Comment avez-vous réalisé la sculpture?
Elisabeth Ballet. Nous l’avons exécutée en pratiquant plusieurs méthodes, le moulage (du corps), le modelage (de la tête et des mains) et le collage (les vêtements). La difficulté est de compenser cette impression de morcellement des parties dues à ces différentes techniques pour créer l’unité de la sculpture. Le perchman en résine peinte s’apparente plus au public qu’aux sculptures en marbre à cause de l’emploi de la couleur, du matériau et du geste. Je ne recherche pas l’hyperréalisme en sculpture, mais le réalisme de son positionnement dans un lieu public.

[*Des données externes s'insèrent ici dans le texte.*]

What follows belongs to an exercise in optimizing a design on an open flow for small area, a short achievable clock period and few clock cycles per item; a production flow would make more cautious choices. In this exercise RTL edits were held to simulation tests only and were not proved equivalent to the original. Power and IR drop assume default switching activity.

// tilt_eq
module tilt_eq (
    input  wire        clk,
    input  wire        rst,           
    input  wire        cfg_we,
    input  wire [3:0]  cfg_addr,
    input  wire [31:0] cfg_wdata,
    input  wire        prep,          
    input  wire        in_valid,
    output wire        in_ready,
    input  wire        in_ch,
    input  wire [31:0] in_data,
    output reg         out_valid,
    output reg         out_ch,
    output reg  [31:0] out_data,
    output reg         idle
);
    localparam [31:0] ONE = 32'h3F800000;
    integer i;
    reg  [11:0] ph;
    reg         clr_r;
    always @(posedge clk) begin
        if (rst) ph <= 12'b0000_0100_0000;    
        else     ph <= {ph[10:0], ph[11]};
        clr_r       <= rst | prep;
    end
    assign in_ready = ph[6];
    reg [31:0] coef [0:9];
    reg [9:0]  cv;
    always @(posedge clk) begin
        for (i = 0; i < 10; i = i + 1)
            if (cfg_we && !rst && cfg_addr == i) begin
                coef[i] <= cfg_wdata;
                cv[i]   <= 1'b1;
            end else if (clr_r) begin
                cv[i]   <= 1'b0;
            end
    end
    function automatic [31:0] cread(input integer k);
        cread = cv[k] ? coef[k] : ((k == 0 || k == 5) ? ONE : 32'd0);
    endfunction
    reg  [31:0] x0;
  ...
==> flow/config.mk <==
export PLATFORM = sky130hd
export DESIGN_NAME = tilt_eq
export DESIGN_NICKNAME = tilt_eq
export VERILOG_FILES = /design/flow/design.v
export SDC_FILE = /design/flow/constraint.sdc
export NUM_CORES = 4
export LEC_CHECK = 0
export CAP_MARGIN = 20
export CORE_MARGIN = 2
export CORE_UTILIZATION = 60
export CTS_CLUSTER_DIAMETER = 140
export CTS_CLUSTER_SIZE = 20
export SLEW_MARGIN = 20
==> flow/constraint.sdc <==
create_clock -name core_clock -period 22.0 [get_ports {clk}]
set_input_delay 4.4000 -clock core_clock [delete_from_list [all_inputs] [get_ports {clk}]]
set_output_delay 4.4000 -clock core_clock [all_outputs]
set_load 0.01 [all_outputs]
standard.sh (not shown) runs the stock make flow with config.mk's settings and CLKGATE_MAP_FILE= SYNTH_SCRIPT=/design/flow/synth_recipe.tcl, a recipe that flattens the netlist after the stock synthesis.
==> flow/flow/run.sh <==
#!/bin/bash
# Layout: the standard flow (standard.sh) on every step, with ORFS's
# timing repair asked to reach further than the clock period requires and
# given more freedom. flow/make_vars.txt lists the ORFS settings passed to
# make on top of the standard ones:
#   SETUP_SLACK_MARGIN    repair_timing's setup margin (ns)
#   TNS_END_PERCENT       share of the failing endpoints repair_timing works on
#   MATCH_CELL_FOOTPRINT  0 lets the resizer pick any drive strength
# The clock, the SDC and every other setting stay as the standard flow has
# them. make's full output goes to flow_make.log in this folder; each ORFS
# step also keeps its own log under orfs/logs/.
set -euo pipefail
mapfile -t VARS < <(grep -v '^[[:space:]]*$' flow/make_vars.txt)
bash standard.sh "${VARS[@]}" finish > flow_make.log 2>&1
==> flow/flow/make_vars.txt <==
SETUP_SLACK_MARGIN=17
TNS_END_PERCENT=5
Testbench counts at the start, summed over its fixed seeds: cycles 79,988, items 6,601.
Edit:
--- a/flow/flow/run.sh
+++ b/flow/flow/run.sh
@@ -8 +8 @@
-#   MATCH_CELL_FOOTPRINT  0 lets the resizer pick any drive strength
+
==> flow/flow/make_vars.txt (replaced) <==
SETUP_SLACK_MARGIN=16.4
TNS_END_PERCENT=5
Result:
- The new run produced a clean layout
- power falls by a few percent
- sequential cell count is unchanged
- utilization goes down by 0.52 points
- cell count is lower slightly

* * *

tilt_eq, a different RTL version from the one above (not shown whole).
Size in the first run: roughly 7300 cells after synthesis, ~1200 flip-flops, about 110 I/O pins, roughly 74000 µm² of cells after synthesis.
Settings: LEC_CHECK=0, CAP_MARGIN=20, CORE_MARGIN=2, CORE_UTILIZATION=60, CTS_CLUSTER_DIAMETER=140, CTS_CLUSTER_SIZE=20, SLEW_MARGIN=20; clock period 22.0 ns.
==> flow/flow/run.sh <==
#!/bin/bash
# Layout: the standard flow (standard.sh) on every step, with ORFS's
# timing repair asked to reach further than the clock period requires and
# given more freedom. flow/make_vars.txt lists the ORFS settings passed to
# make on top of the standard ones:
#   SETUP_SLACK_MARGIN    repair_timing's setup margin (ns)
#   TNS_END_PERCENT       share of the failing endpoints repair_timing works on

# The clock, the SDC and every other setting stay as the standard flow has
# them. make's full output goes to flow_make.log in this folder; each ORFS
# step also keeps its own log under orfs/logs/.
set -euo pipefail
mapfile -t VARS < <(grep -v '^[[:space:]]*$' flow/make_vars.txt)
bash standard.sh "${VARS[@]}" finish > flow_make.log 2>&1
==> flow/flow/make_vars.txt <==
SETUP_SLACK_MARGIN=18.5
TNS_END_PERCENT=5
The starting point finished clean.
Testbench counts at the start, summed over its fixed seeds: cycles 79,988, items 6,601.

Dans la fresque de Giovanni Domenico Le Nouveau Monde, un groupe de personnages assiste à un spectacle mystérieux, l’un d’eux, juché sur un tabouret, semble tenir une perche, l’assistance tourne le dos au spectateur, c’est ce que je veux faire au Louvre. Je placerai ma sculpture de dos, ignorant le public, au milieu des marbres Amphitrite, Neptune, la Seine et la Marne.
Les statues ont leur vie propre, celle que les sculpteurs ont voulu y cristalliser; un dialogue peut alors commencer. Un cordon de sécurité placé devant les cinq sculptures définira l’espace au travail, en retrait.